John on October 29, 2010 at 11:08 am
The final report hasn’t been released, but only because commissioner Michael Yaki, a Democratic appointee, walked out to prevent them forming a quorum. No doubt this report would not help the Democrats on election day, so with this tactic by Yaki, the full release has been delayed until after Nov. 2nd. But the draft report is damning enough:
The Department has argued that the change [dropping the default judgment] was based on a review of the totality of the circumstances and was simply a matter of career people disagreeing with other career people about the adequacy of the evidence under the pertinent law. Evidence obtained by the Commission, however, has called this version of events into serious doubt. First, two members of the NBPP trial team, Christopher Coates and J. Christian Adams, have testified before the Commission that the lawsuit was strong and that there was no legally-sound reason to reverse course. Second, internal Department documents obtained by the Commission show that an independent review of the facts and legal arguments undertaken by career attorneys in the Appellate Section resulted in a recommendation that the case proceed without change. Third, evidence obtained pursuant to a Freedom of Information Act lawsuit by a third party indicatesthat this matter was not simply a difference of opinion between career attorneys. Instead, therecord of communications within the Department appears to indicate that senior politicalappointees played a significant role in the decision making surrounding the lawsuit. The involvement of senior DOJ officials by itself would not be unusual, but the Department’s repeated attempts to obscure the nature of their involvement and other refusals to cooperate raise questions about what the Department is trying to hide.
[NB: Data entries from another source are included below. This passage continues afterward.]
File: config.mk
export PLATFORM = sky130hd
export DESIGN_NAME = tcsp_top
export DESIGN_NICKNAME = d
export VERILOG_FILES = /design/src/rtl/tcsp_pkg.sv /design/src/rtl/tcsp_sync.sv /design/src/rtl/tcsp_prescaler.sv /design/src/rtl/tcsp_top.sv
export VERILOG_INCLUDE_DIRS = /design/src /design/src/rtl
export SDC_FILE = /design/constraint.sdc
export NUM_CORES = 1
export LEC_CHECK = 0
export BUFFER_PORTS_ARGS = -buffer_cell sky130_fd_sc_hd__buf_2
export CAP_MARGIN = 40
export CORE_ASPECT_RATIO = 1.5
export CORE_MARGIN = 1
export CORE_UTILIZATION = 51
export DETAILED_ROUTE_END_ITERATION = 10
export MAX_ROUTING_LAYER = met4
export PLACE_DENSITY = 0.79
export SLEW_MARGIN = 25
export SYNTH_ARGS = -nofsm -noshare
export SYNTH_HDL_FRONTEND = slang
export SYNTH_SLANG_ARGS = --single-unit
File: constraint.sdc
create_clock -name CLK_IN -period 3.05 [get_ports CLK_IN]
set_clock_uncertainty 0.05 [all_clocks]
set_input_delay 0.305 -clock CLK_IN [delete_from_list [all_inputs] [get_ports CLK_IN]]
set_output_delay 0.305 -clock CLK_IN [all_outputs]
set_load 0.05 [all_outputs]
The last part is probably the most significant. As we learned with Watergate, it’s not the petty crime that gets you, it’s the lies and cover up that follow. The report also details some of the DOJ stonewalling that has occurred:
At various times the Department alleged it would provide no information because the matter was being reviewed by its Office of Professional Responsibility. At other times, the Department raised a wide variety of legal privileges, many of which seemed to have no relevance to the currentinvestigation. Although the Department eventually began to provide some information, including 4,000 pages of documents, much of the information provided either did not relate to the New Black Panther Party litigation, involved matters that were already public, or involved prior voter intimidation lawsuits. While useful, this information did not address the core of the Commission’s inquiry as to why the NBPP lawsuit had been challenged internally.
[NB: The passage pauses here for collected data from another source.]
## config.mk

```make
export PLATFORM = sky130hd
export DESIGN_NAME = buzzer_envelope_oneshot
export DESIGN_NICKNAME = d
export VERILOG_FILES = /design/src/rtl/buzzer_pkg.sv /design/src/rtl/tone_if.sv /design/src/rtl/tone_gen.sv /design/src/rtl/buzzer_envelope_oneshot.sv
export VERILOG_INCLUDE_DIRS = /design/src /design/src/rtl
export SDC_FILE = /design/constraint.sdc
export NUM_CORES = 1
export LEC_CHECK = 0
export ABC_CLOCK_PERIOD_IN_PS = 2900
export BUFFER_PORTS_ARGS = -buffer_cell sky130_fd_sc_hd__buf_2
export CORE_ASPECT_RATIO = 1.75
export CORE_MARGIN = 2
export CORE_UTILIZATION = 55
export DETAILED_ROUTE_END_ITERATION = 6
export PLACE_DENSITY = 0.81
export SLEW_MARGIN = 20
export SYNTH_ARGS = -nofsm -noshare
export SYNTH_HDL_FRONTEND = slang
export SYNTH_SLANG_ARGS = --single-unit
```

## constraint.sdc

```tcl
create_clock -name aclk -period 2.9 [get_ports aclk]
set_input_delay 0 -clock aclk [delete_from_list [all_inputs] [get_ports aclk]]
set_output_delay 0 -clock aclk [all_outputs]
set_load 0.005 [all_outputs]
```

## src/rtl/buzzer_cfg.svh

```systemverilog
// Purpose: Offsets, field positions, reset values and timing figures of the buzzer block
// Assumes: 32-bit register bus, one aligned word per register
// Notes:   Byte address of a register is four times its index
`ifndef BUZZER_CFG_SVH
`define BUZZER_CFG_SVH

// Register indices and byte addresses
`define BUZ_CTRL_IDX         20'h0ff44
`define BUZ_TONE_IDX         20'h0ff45
`define BUZ_ADDR_W           20
`define BUZ_CTRL_ADDR        (`BUZ_CTRL_IDX << 2)
`define BUZ_TONE_ADDR        (`BUZ_TONE_IDX << 2)

// buzzer_control fields
`define CTRL_TONE_EN_BIT     0
`define CTRL_ENV_EN_BIT      1
`define CTRL_ENV_RST_BIT     2
`define CTRL_STEP_TIME_BIT   3
`define CTRL_WIDTH_BIT       4
`define CTRL_TRIG_BIT        5
`define CTRL_STOP_BIT        6

// buzzer_tone_select fields
`define TONE_DIV_LSB         0
`define TONE_DUTY_LSB        4

// Reset values
`define CTRL_RESET           8'h00
`define DIV_RESET            3'h0
`define DUTY_RESET           3'h0

// Timing in ns and the clock period
`define CLK_PERIOD_NS        10
`define ENV_STEP_LONG_NS     125000000
`define ENV_STEP_SHORT_NS    62500000
`define ONESHOT_LONG_NS      125000000
`define ONESHOT_SHORT_NS     31250000

// AXI responses
`define AXI_RESP_OKAY        2'h0
`define AXI_RESP_SLVERR      2'h2

`endif

```

## src/rtl/buzzer_pkg.sv

```systemverilog
// Purpose: Types shared by the buzzer files
// Assumes: Nothing beyond the config header
// Notes:   Constants live in buzzer_cfg.svh
package buzzer_pkg;
	typedef logic [2:0] code3_t;
	typedef enum {ONESHOT_IDLE, ONESHOT_BUSY} oneshot_state_t;
endpackage : buzzer_pkg

```

## src/rtl/tone_if.sv

```systemverilog
// Purpose: Carrier between the buzzer control and its tone generator
// Assumes: Single clock domain
// Notes:   Oscillator edges are one-cycle pulses
`timescale 1ns/100ps
interface tone_if;
	import buzzer_pkg::*;
	code3_t divider_sel;
	code3_t duty_level;
	logic   osc_rise;
	logic   osc_fall;
	logic   tone;
	modport ctl (output divider_sel, output duty_level, output osc_rise, output osc_fall,
		input tone);
	modport gen (input divider_sel, input duty_level, input osc_rise, input osc_fall,
		output tone);
endinterface : tone_if

```

## src/rtl/tone_gen.sv

```systemverilog
// Purpose: Square wave with selectable period and duty from the oscillator edges
// Assumes: Oscillator edges arrive as one-cycle pulses
// Notes:   Low divider codes count both edges, so each period is 16 to 28 steps
`timescale 1ns/100ps
module tone_gen
	import buzzer_pkg::*;
(
	input  wire logic aclk,
	input  wire logic aresetn,
	tone_if.gen       tif
);
	// Period in counting steps: 16, 20, 24 or 28
	function automatic logic [4:0] period_of(input code3_t c);
		case (c[1:0])
			2'h0:    period_of = 5'h10;
			2'h1:    period_of = 5'h14;
			2'h2:    period_of = 5'h18;
			default: period_of = 5'h1c;
		endcase
	endfunction : period_of

	// High steps: 8 or 12 at level 0, one less for each further level
	function automatic logic [4:0] high_of(input code3_t c, input code3_t lvl);
		high_of = (c[1] ? 5'h0c : 5'h08) - {2'h0, lvl};
	endfunction : high_of

	logic [4:0] cnt_q;
	logic       tone_q;
	wire        step     = tif.divider_sel[2] ? tif.osc_rise : (tif.osc_rise | tif.osc_fall);
	wire [4:0]  last_cnt = period_of(tif.divider_sel) - 5'h01;
	wire [4:0]  high_cnt = high_of(tif.divider_sel, tif.duty_level);

	// Period counter; a new divider code takes effect at once, a count past its new end wraps at the next step
	always_ff @(posedge aclk) begin
		if (!aresetn) begin
			cnt_q <= 5'h00;
		end else if (step) begin
			cnt_q <= (cnt_q >= last_cnt) ? 5'h00 : cnt_q + 5'h01;
		end
	end

	// Duty compare, registered so the pin sees no decode glitch
	always_ff @(posedge aclk) begin
		if (!aresetn) begin
			tone_q <= 1'b0;
		end else begin
			tone_q <= (cnt_q < high_cnt);
		end
	end

	assign tif.tone = tone_q;
endmodule : tone_gen

```

## src/rtl/buzzer_envelope_oneshot.sv

```systemverilog
// Purpose: Buzzer tone control with envelope and one-shot, AXI4-Lite register slave
// Assumes: Oscillator input synchronous to aclk; aresetn synchronous, active low
// Notes:   Long timers are parameters so a simulation can shorten them
//
// Implementation choice: the AXI4-Lite slave port.
`timescale 1ns/100ps
`include "buzzer_cfg.svh"
module buzzer_envelope_oneshot
	import buzzer_pkg::*;
#(
	parameter int ENV_LONG_CYC   = `ENV_STEP_LONG_NS / `CLK_PERIOD_NS,
	parameter int ENV_SHORT_CYC  = `ENV_STEP_SHORT_NS / `CLK_PERIOD_NS,
	parameter int SHOT_LONG_CYC  = `ONESHOT_LONG_NS / `CLK_PERIOD_NS,
	parameter int SHOT_SHORT_CYC = `ONESHOT_SHORT_NS / `CLK_PERIOD_NS,
	parameter int TIMER_W        = 24
) (
	input  wire logic                   aclk,
	input  wire logic                   aresetn,
	// AXI4-Lite slave
	input  wire logic [`BUZ_ADDR_W-1:0] s_axi_awaddr,
	input  wire logic                   s_axi_awvalid,
	output wire logic                   s_axi_awready,
	input  wire logic [31:0]            s_axi_wdata,
	input  wire logic [3:0]             s_axi_wstrb,
	input  wire logic                   s_axi_wvalid,
	output wire logic                   s_axi_wready,
	output wire logic [1:0]             s_axi_bresp,
	output wire logic                   s_axi_bvalid,
	input  wire logic                   s_axi_bready,
	input  wire logic [`BUZ_ADDR_W-1:0] s_axi_araddr,
	input  wire logic                   s_axi_arvalid,
	output wire logic                   s_axi_arready,
	output wire logic [31:0]            s_axi_rdata,
	output wire logic [1:0]             s_axi_rresp,
	output wire logic                   s_axi_rvalid,
	input  wire logic                   s_axi_rready,
	// Oscillator and pin
	input  wire logic                   low_speed_osc_clock,
	output wire logic                   tone_output_pin
);
	localparam logic [TIMER_W-1:0] ENV_LONG_LAST   = TIMER_W'(ENV_LONG_CYC - 1);
	localparam logic [TIMER_W-1:0] ENV_SHORT_LAST  = TIMER_W'(ENV_SHORT_CYC - 1);
	localparam logic [TIMER_W-1:0] SHOT_LONG_LAST  = TIMER_W'(SHOT_LONG_CYC - 1);
	localparam logic [TIMER_W-1:0] SHOT_SHORT_LAST = TIMER_W'(SHOT_SHORT_CYC - 1);

	// Register bits
	logic           tone_en_q;
	logic           env_en_q;
	logic           step_time_q;
	logic           width_q;
	code3_t         div_sel_q;
	code3_t         duty_sel_q;
	oneshot_state_t shot_state_q;
	logic [TIMER_W-1:0] shot_cnt_q;
	logic [TIMER_W-1:0] env_cnt_q;
	code3_t         env_lvl_q;
	logic           osc_q;
	logic           pin_q;

	// Bus slave state
	logic                   aw_got_q;
	logic                   w_got_q;
	logic [`BUZ_ADDR_W-1:0] awaddr_q;
	logic [7:0]             wbyte_q;
	logic                   wlane_q;
	logic                   bvalid_q;
	logic [1:0]             bresp_q;
	logic                   rvalid_q;
	logic [31:0]            rdata_q;
	logic [1:0]             rresp_q;

	// Register decode shared by the write and read paths
	function automatic logic hit_ctrl(input logic [`BUZ_ADDR_W-1:0] a);
		hit_ctrl = (a == `BUZ_ADDR_W'(`BUZ_CTRL_ADDR));
	endfunction : hit_ctrl

	function automatic logic hit_tone(input logic [`BUZ_ADDR_W-1:0] a);
		hit_tone = (a == `BUZ_ADDR_W'(`BUZ_TONE_ADDR));
	endfunction : hit_tone

	// Handshakes: each channel accepted once until the response is taken
	// Ready drops while a response waits, so a second request simply stalls
	assign s_axi_awready = !aw_got_q && !bvalid_q;
	assign s_axi_wready  = !w_got_q && !bvalid_q;
	assign s_axi_arready = !rvalid_q;
	assign s_axi_bvalid  = bvalid_q;
	assign s_axi_bresp   = bresp_q;
	assign s_axi_rvalid  = rvalid_q;
	assign s_axi_rdata   = rdata_q;
	assign s_axi_rresp   = rresp_q;

	wire aw_fire = s_axi_awvalid && s_axi_awready;
	wire w_fire  = s_axi_wvalid && s_axi_wready;
	wire ar_fire = s_axi_arvalid && s_axi_arready;

	// Write commits in the cycle both halves are held, address or data may come first
	wire                   aw_have  = aw_got_q || aw_fire;
	wire                   w_have   = w_got_q || w_fire;
	wire                   wr_go    = aw_have && w_have && !bvalid_q;
	wire [`BUZ_ADDR_W-1:0] wr_addr  = aw_got_q ? awaddr_q : s_axi_awaddr;
	wire [7:0]             wr_byte  = w_got_q ? wbyte_q : s_axi_wdata[7:0];
	wire                   wr_lane  = w_got_q ? wlane_q : s_axi_wstrb[0];
	wire                   wr_ctrl_hit = hit_ctrl(wr_addr);
	wire                   wr_tone_hit = hit_tone(wr_addr);
	wire                   wr_ctrl  = wr_go && wr_ctrl_hit && wr_lane;
	wire                   wr_tone  = wr_go && wr_tone_hit && wr_lane;

	// Write-side control strobes decoded from the written byte
	wire shot_busy = (shot_state_q == ONESHOT_BUSY);
	wire trig_wr   = wr_ctrl && wr_byte[`CTRL_TRIG_BIT];
	wire stop_wr   = wr_ctrl && wr_byte[`CTRL_STOP_BIT];
	wire rst_wr    = wr_ctrl && wr_byte[`CTRL_ENV_RST_BIT];
	wire trig_ok   = trig_wr && !tone_en_q && !stop_wr;

	// Read decode; write-only bits and unused bits read zero
	wire       rd_ctrl_hit = hit_ctrl(s_axi_araddr);
	wire       rd_tone_hit = hit_tone(s_axi_araddr);
	wire [7:0] ctrl_rd = {1'b0, 1'b0, shot_busy, width_q, step_time_q, 1'b0, env_en_q,
		tone_en_q};
	wire [7:0] tone_rd = {1'b0, duty_sel_q, 1'b0, div_sel_q};
	wire [7:0] rd_byte = rd_ctrl_hit ? ctrl_rd : (rd_tone_hit ? tone_rd : 8'h00);

	// Write channel holding registers
	always_ff @(posedge aclk) begin
		if (!aresetn) begin
			aw_got_q <= 1'b0;
			w_got_q  <= 1'b0;
			awaddr_q <= '0;
			wbyte_q  <= 8'h00;
			wlane_q  <= 1'b0;
		end else begin
			aw_got_q <= aw_have && !wr_go;
			w_got_q  <= w_have && !wr_go;
			if (aw_fire) awaddr_q <= s_axi_awaddr;
			if (w_fire) begin
				wbyte_q <= s_axi_wdata[7:0];
				wlane_q <= s_axi_wstrb[0];
			end
		end
	end

	// Write response; unmapped addresses answer SLVERR
	// Response waits for bready; no new address or data is taken meanwhile
	always_ff @(posedge aclk) begin
		if (!aresetn) begin
			bvalid_q <= 1'b0;
			bresp_q  <= `AXI_RESP_OKAY;
		end else if (wr_go) begin
			bvalid_q <= 1'b1;
			bresp_q  <= (wr_ctrl_hit || wr_tone_hit) ? `AXI_RESP_OKAY : `AXI_RESP_SLVERR;
		end else if (s_axi_bready) begin
			bvalid_q <= 1'b0;
		end
	end

	// Read channel: data captured on address accept, held until taken
	// Decode uses the live address, so it must stand until arready, as the bus asks
	always_ff @(posedge aclk) begin
		if (!aresetn) begin
			rvalid_q <= 1'b0;
			rdata_q  <= 32'h0000_0000;
			rresp_q  <= `AXI_RESP_OKAY;
		end else if (ar_fire) begin
			rvalid_q <= 1'b1;
			rdata_q  <= {24'h00_0000, rd_byte};
			rresp_q  <= (rd_ctrl_hit || rd_tone_hit) ? `AXI_RESP_OKAY : `AXI_RESP_SLVERR;
		end else if (s_axi_rready) begin
			rvalid_q <= 1'b0;
		end
	end

	// Plain control bits; a trigger write clears envelope enable whatever it carries
	// Restart and stop bits are strobes only and are never stored
	always_ff @(posedge aclk) begin
		if (!aresetn) begin
			tone_en_q   <= 1'(`CTRL_RESET >> `CTRL_TONE_EN_BIT);
			env_en_q    <= 1'b0;
			step_time_q <= 1'b0;
			width_q     <= 1'b0;
			div_sel_q   <= `DIV_RESET;
			duty_sel_q  <= `DUTY_RESET;
		end else begin
			if (wr_ctrl) begin
				tone_en_q   <= wr_byte[`CTRL_TONE_EN_BIT];
				env_en_q    <= wr_byte[`CTRL_ENV_EN_BIT] && !trig_wr;
				step_time_q <= wr_byte[`CTRL_STEP_TIME_BIT];
				width_q     <= wr_byte[`CTRL_WIDTH_BIT];
			end
			if (wr_tone) begin
				div_sel_q  <= wr_byte[`TONE_DIV_LSB +: 3];
				duty_sel_q <= wr_byte[`TONE_DUTY_LSB +: 3];
			end
		end
	end

	// One-shot: stop beats trigger, trigger beats expiry, retrigger reloads the timer
	// Busy stands for LAST+1 cycles from the edge after the accepted trigger write
	// A trigger is judged against the enable bit as it stood before the same write
	wire [TIMER_W-1:0] shot_last = width_q ? SHOT_LONG_LAST : SHOT_SHORT_LAST;
	always_ff @(posedge aclk) begin
		if (!aresetn) begin
			shot_state_q <= ONESHOT_IDLE;
			shot_cnt_q   <= '0;
		end else begin
			case (shot_state_q)
				ONESHOT_IDLE: begin
					shot_cnt_q <= '0;
					if (trig_ok) shot_state_q <= ONESHOT_BUSY;
				end
				ONESHOT_BUSY: begin
					if (stop_wr) begin
						shot_state_q <= ONESHOT_IDLE;
						shot_cnt_q   <= '0;
					end else if (trig_ok) begin
						shot_cnt_q <= '0;
					end else if (shot_cnt_q >= shot_last) begin
						shot_state_q <= ONESHOT_IDLE;
						shot_cnt_q   <= '0;
					end else begin
						shot_cnt_q <= shot_cnt_q + 1'b1;
					end
				end
				default: begin
					shot_state_q <= ONESHOT_IDLE;
					shot_cnt_q   <= '0;
				end
			endcase
		end
	end

	// Envelope: restart only counts while the envelope is on, level saturates at minimum
	// Level zero is the loudest; one step every LAST+1 cycles, floor at level seven
	// A restart together with a disable leaves level zero either way
	wire [TIMER_W-1:0] env_last = step_time_q ? ENV_LONG_LAST : ENV_SHORT_LAST;
	always_ff @(posedge aclk) begin
		if (!aresetn) begin
			env_cnt_q <= '0;
			env_lvl_q <= 3'h0;
		end else if (!env_en_q || (rst_wr && env_en_q)) begin
			env_cnt_q <= '0;
			env_lvl_q <= 3'h0;
		end else if (env_cnt_q >= env_last) begin
			env_cnt_q <= '0;
			if (env_lvl_q != 3'h7) env_lvl_q <= env_lvl_q + 3'h1;
		end else begin
			env_cnt_q <= env_cnt_q + 1'b1;
		end
	end

	// Oscillator edge detect; the input is already synchronous to aclk
	// A false edge right after reset only shifts the tone phase, which nothing relies on
	always_ff @(posedge aclk) begin
		if (!aresetn) begin
			osc_q <= 1'b0;
		end else begin
			osc_q <= low_speed_osc_clock;
		end
	end

	tone_if tif ();
	assign tif.divider_sel = div_sel_q;
	assign tif.duty_level  = env_en_q ? env_lvl_q : duty_sel_q;
	assign tif.osc_rise    = low_speed_osc_clock && !osc_q;
	assign tif.osc_fall    = !low_speed_osc_clock && osc_q;

	tone_gen u_tone (
		.aclk    (aclk),
		.aresetn (aresetn),
		.tif     (tif)
	);

	// Pin gate is not aligned to the tone phase, so a short first or last pulse can
	// appear; the external pin data bit must be zero for this level to reach the pad
	// Gate and tone are both registered, so the pin changes only on aclk
	always_ff @(posedge aclk) begin
		if (!aresetn) begin
			pin_q <= 1'b0;
		end else begin
			pin_q <= tif.tone && (tone_en_q || shot_busy);
		end
	end

	assign tone_output_pin = pin_q;
endmodule : buzzer_envelope_oneshot

```

==> results of run 1 <==
==> path summary, 6_finish.rpt <==
kind                                                   end                        from
worst max-delay path               env_cnt_q[3]$_SDFF_PP0_         aw_got_q$_SDFF_PN0_
worst min-delay path            duty_sel_q[2]$_SDFFE_PN0P_                     aresetn
worst max register to register     env_cnt_q[3]$_SDFF_PP0_         aw_got_q$_SDFF_PN0_
worst min register to register  tone_output_pin$_SDFF_PN0_  u_tone.tif.tone$_SDFF_PN0_
==> stage by stage <==
stage / worst slack (ns) / hold slack [ns] / util
2_1_floorplan: 0.730 / 0.127 / -
3_3_place_gp: 0.412 / 0.235 / 0.601
3_5_place_dp: 0.282 / 0.235 / 0.601
4_1_cts: 0.265 / 0.0257 / 0.662
5_1_grt: 0.194 / 0.0427 / 0.663
6_report: 0.412 / 0.0390 / 0.663
==> Yosys cell counts (7+ instances only) <==
cell type	instances
or3_1	10
dfxtp_1	111
nand2_1	94
mux2i_1	11
mux2_2	7
a21oi_1	50
and3_1	11
o21ai_0	14
nor4_1	8
buf_4	29
xnor2_1	31
xor2_1	18
a21o_1	7
nand3_1	18
clkbuf_1	20
a211oi_1	7
inv_1	18
nor2_1	30
nor3_1	39
nor3_2	20
ha_1	32
nand4_1	11
==> cell usage in the layout (no fill, tap or decap), types with 14 or more instances in the layout <==
master and count:
ha_1 32, xor2_1 18, nor3_1 39, nor3_2 20, nand2_1 94, o21ai_0 14
xnor2_1 31, nor2_1 30, a21oi_1 50, buf_2 70, conb_1 27, nand3_1 18
dfxtp_1 111, inv_1 18, dlygate4sd3_1 32
==> flip-flops by register name (all words and copies together) (netlist names), 5 cells and up <==
register	cells
env_cnt_q	24
shot_cnt_q	24
awaddr_q	20
s_axi_rdata	7
wbyte_q	7
u_tone.cnt_q	5
==> logic make-up (layout without fill, tap and decap cells) <==
group | Yosys count | in the layout
compound gates | 107 | 107
xor+xnor | 49 | 49
fa+ha+maj | 32 | 32
buf+inv | 76 | 141
flops | 111 | 111
mux | 18 | 18
other cells | 1 | 27
simple gates | 276 | 276
==> report_power, final <==
group,internal (uW),switching [uW]
combinational,132,163
sequential,1570,34.0
clock,770,533
==> routing by layer <==
layer	GRT usage	vias up
met5	0	-
met4	0.100	0
met3	0.0348	37
met2	0.454	114
met1	0.273	2393
li1	-	2478
==> cell type report <==
| class | count | area (um^2) |
|---|---|---|
| fillers | 815 | 3470 |
| inverters | 19 | 71.3 |
| flip-flops and latches | 111 | 2220 |
| clock buffers | 10 | 239 |
| repair buffers | 109 | 736 |
| multi-input cells | 509 | 3330 |
| well taps | 127 | 159 |
| clock inverters | 3 | 68.8 |
==> critical path, stage by stage (launching register included) <==
cell and delay, ns:
dfxtp_1 0.58, mux2_2 0.41, nor4_1 0.27, o221ai_2 0.43, o211ai_4 0.34, buf_12 0.24, nor3_1 0.07
==> results.tsv, run 1 <==
metric	value	unit
post-synthesis sequential area ratio	0.379	
Yosys top cell by area	dfxtp_1	
post-route ant nets	0	
Pwr Total	3200	uW
width of the die	82.0	um
Max Slew Vio Count	0	
share of the synthesized area in the top cell type	0.379	
fin crit period	2.49	ns
post-synthesis average cell area	8.74	um^2
first-pass GRT wire length	22.7	mm
total grt overflow	0	
Post-Synth Simple-Gate Area	0.256	
largest family of logic cells by synthesized area	simple AND/OR/NAND/NOR gates	
status	finished, final reports clean	
Peak VDD IR	0.352	mV
drt wl/cell	15.4	um
pin count of the biggest net entering global routing	38	
met2 WL	7.66	mm
# diodes	0	
crit path launch type	register	
CTS tree	built	
CTS H-tree depth	3	
number of global-route vias before repair	5043	
Post-Synth XOR/XNOR Area	0.0733	
Post-Layout Cell Count	888	
IO Count	126	
layout cell share with drive strength beyond 1	0.170	
Hold Path Class	input port to register	
synth unique cells	60	
Max-Cap Viols	0	
row count	49	
Starting DRT DRC Count	228	
DRT met1 WL	5.25	mm
CP endpoint kind	register	
DRC violation count after routing	0	
vias	5022	
DRT Wirelength	13.6	mm
Hold-fix buffers, CTS	32	
slew margin rel.	0.376	
area grow syn2layout	16.6	%
final setup fails	0	
compound-gate portion of the synthesized area	0.119	
Fin. Hold Viols	0	
yosys synthesis warning count	0	
Final TNS setup	0	ns
Vias/cell	5.66	
Max Fclk	402	MHz
fin area	6830	um^2
CTS sink count	111	
ys async rst share	0	
Post-Synth Adder-Cell Area	0.0683	
top sig layer	met4	
clock slew at reported path FFs	0.07	ns
Final period util	0.858	
RSZ-0062 raised after global routing	false	
Final GP Congestion	0.819	
clock tree root driver cell	clkbuf_16	
CP required	3.11	ns
Tot GR Track Use	0.247	
Worst Skew	0.00944	ns
setup slack, reg-to-reg	0.41	ns
initial antenna violation count	0	
Mapped Area	5860	um^2
crit-path max FO	27	
die area	11500	um^2
Worst R2R Path Depth	6	
CTS buffer count	9	
Worst-Skew Late Latency	0.34	ns
setup repair bufs after CTS	0	
Port Buffers	70	
Starting Density	0.569	
post-synthesis instance total	670	
synthesized flop and latch total	111	
Worst EP arrival	2.70	ns
EDFF count, synth	0	
hold path cells	2	
post-synthesis mux area share	0.0323	
kind of critical path	register to register	
cts repair resizes	0	
dpl cells	843	
HPWL Detailed	9.50	mm
Core ar.	10300	um^2
top_reg_cell synth	dfxtp_1	
NumNets Final	875	
Leak	0.00262	uW
placed cell area	6190	um^2
TritonRoute pass-1 iters	4	
Slew @ Worst Pin	0.936	ns
Die Ht	141	um
clk buf depth	2	
DR WL met3	363	um
PwrDens	468	nW/um^2
top post-synthesis cells by area	dfxtp_1, ha_1, nand2_1	
(Power assumes the default switching activity.)
==> run 2: changes to the inputs <==
--- a/config.mk
+++ b/config.mk
@@ -6,7 +6,7 @@
 export SDC_FILE = /design/constraint.sdc
 export NUM_CORES = 1
 export LEC_CHECK = 0
-export ABC_CLOCK_PERIOD_IN_PS = 2900
+export ABC_CLOCK_PERIOD_IN_PS = 2700
 export BUFFER_PORTS_ARGS = -buffer_cell sky130_fd_sc_hd__buf_2
 export CORE_ASPECT_RATIO = 1.75
 export CORE_MARGIN = 2
==> constraint.sdc (replaced) <==
create_clock -name aclk -period 2.7 [get_ports aclk]
set_input_delay 0 -clock aclk [delete_from_list [all_inputs] [get_ports aclk]]
set_output_delay 0 -clock aclk [all_outputs]
set_load 0.005 [all_outputs]
==> run 2 against run 1 <==
Largest cell class unchanged. Via count rose by 1.1%. Fmax barely moved. Sequential share of layout area fell by 0.12 points. Register-to-register slack got worse by 0.20 ns. Non-clock buffer count rose by 1. Setup slack got worse by 0.20 ns. Hold slack got worse by 0.0058 ns. Power rose by 7.5%. Combinational power rose by 8.1%. Sequential power rose by 7%.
In the end, it was only a lawsuit filed by Judicial Watch that resulted in access to some of the information the commission was seeking. But even now the stonewalling continues:
At present, despite the subpoena issued to the Department, DOJ has not turned over the direct evidence regarding its management-level communications and decision making about the NBPP litigation other than (i) the above statements submitted by the Department, and (ii) the information provided to Judicial Watch in response to its FOIA lawsuit. Accordingly, it is not currently possible to verify the accuracy of the Department’s version of such communications, although the timing, frequency, and captions of such communications cast considerable doubt on several of the Department’s claims.
Starting on page 109, the draft report offers a list of requested information that DOJ has refused to turn over, for instance:
The Department refused to provide witness statements from poll watchers Mike Mauro, Chris Hill, Steve Morse, Wayne Byman, Joe Fischetti, Larry Counts, Angela Counts, and Harry Lewis; defendant Malik Zulu Shabazz; police officer Richard Alexander; and Republican Party officials Joe DeFelice and John Giordano.
Of course looming in the background is the suggestion by several of the career attorneys that DOJ does not enforce the law in an equal and race-neutral manner. There are plenty of details contained in the report that seem to back this up. Here’s just one that caught my eye:
A non-lawyer minority employee at the Department was “relentlessly harassed by Voting Section staff for his willingness as a minority to work on the case of United States v. Ike Brown.
The report has been delayed but its contents won’t be denied. The DOJ has a lot to answer for and, starting in January, they’re going to experience a new and different level of scrutiny from Capitol Hill.
Note: The draft report I’ve linked was leaked to Talking Points Memo. According to commission members this is not the latest draft, i.e. the one they planned to release today had Yaki not walked out to prevent their doing so. As a result, some of the language may change in the final report.